The statements of Terms and Conditions are chosen for their duality; abstract forms with concrete structural impact but liminal cultural precedence on how to process or communicate them. The influence of Self-Interest, for example, is a conceptual cornerstone on theories of economy, natural selection, anthropology, politics and philosophy. It is literally invoked as a key motivator for a majority of our individual and collective choices; in short to say, we are led to believe it is normal and natural. Yet, I invite anyone to experience the pain and shame I felt of baldly announcing your unspecified association with Self-Interest for an entire day. It is the closest I have ever felt to wearing a scarlet letter and by far the most painful of these 31 shirts. I know for myself Self-Interest is not how I want to live my life but to realize that my choices are ultimately being read in that lens (with or without a blunt shirt) is a saddening and limiting condition.  When it comes to these “terms and conditions,” is it possible to unsubscribe? As individuals? Collectively? What does that moment look like?

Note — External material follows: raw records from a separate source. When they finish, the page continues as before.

**config.mk**
```make
export PLATFORM = sky130hd
export DESIGN_NAME = djent_div
export DESIGN_NICKNAME = d
export VERILOG_FILES = /design/src/rtl/djent_div.sv
export SDC_FILE = /design/constraint.sdc
export NUM_CORES = 1
export LEC_CHECK = 0
export BUFFER_PORTS_ARGS = -buffer_cell sky130_fd_sc_hd__clkbuf_2
export CELL_PAD_IN_SITES_DETAIL_PLACEMENT = 0
export CELL_PAD_IN_SITES_GLOBAL_PLACEMENT = 1
export CORE_UTILIZATION = 43
export DETAILED_ROUTE_END_ITERATION = 8
export PLACE_DENSITY_LB_ADDON = 0.15
export SYNTH_ARGS = -nofsm -noshare
export SYNTH_HDL_FRONTEND = slang
export SYNTH_SLANG_ARGS = --single-unit
```
**constraint.sdc**
```tcl
create_clock -name clk -period 2.75 [get_ports clk]
set_input_delay 0 -clock clk [delete_from_list [all_inputs] [get_ports clk]]
set_output_delay 0 -clock clk [all_outputs]
set_load 0.01 [all_outputs]
```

My entire time in the Financial District wearing Austerity, the only verbal exchange I had was at a pizza place quickly getting lunch on the go. As I paid, the cashier noticed my shirt and asked, “Are you a student or something?” I told him I wasn’t and he just nodded and remained amused to be someone who didn’t get it. I found the question and amusement to be so revealing. Are only students allowed to question the world around them? Do we need permission to think and live critically? Who gives this permission? Who feels open to receive it? These are certainly large questions and in no way am I the only, first or remotely most effective person to be considering them. But by withholding opinion, by presenting distilled realities in familiar forms, I hope this project is opening these questions to anyone who takes them on, even for a moment. When I think back on the hundreds of stares and meetings of eyes this past month, the real takeaway is that we already have permission, just not enough reminders. And even being reminded can be overwhelming.